Give only the number of lines in the records that include the string "constraint".
RECORDS FOR THE TASK below:
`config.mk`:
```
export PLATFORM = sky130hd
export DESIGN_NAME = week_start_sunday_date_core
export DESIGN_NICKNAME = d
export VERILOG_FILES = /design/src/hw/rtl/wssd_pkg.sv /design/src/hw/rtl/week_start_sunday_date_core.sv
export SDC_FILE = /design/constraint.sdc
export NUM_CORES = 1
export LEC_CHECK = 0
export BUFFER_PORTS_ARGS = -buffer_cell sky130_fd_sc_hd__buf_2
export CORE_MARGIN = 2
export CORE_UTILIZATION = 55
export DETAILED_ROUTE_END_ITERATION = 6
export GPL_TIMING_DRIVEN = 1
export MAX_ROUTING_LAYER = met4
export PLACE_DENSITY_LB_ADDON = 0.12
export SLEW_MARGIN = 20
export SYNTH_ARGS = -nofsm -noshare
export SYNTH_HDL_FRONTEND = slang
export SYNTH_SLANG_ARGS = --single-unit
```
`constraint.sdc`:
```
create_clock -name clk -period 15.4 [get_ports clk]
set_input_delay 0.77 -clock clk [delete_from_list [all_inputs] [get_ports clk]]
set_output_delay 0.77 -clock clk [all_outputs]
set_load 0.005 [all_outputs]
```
End of RECORDS FOR THE TASK.
• **OUTPUT OF THE TASK**
2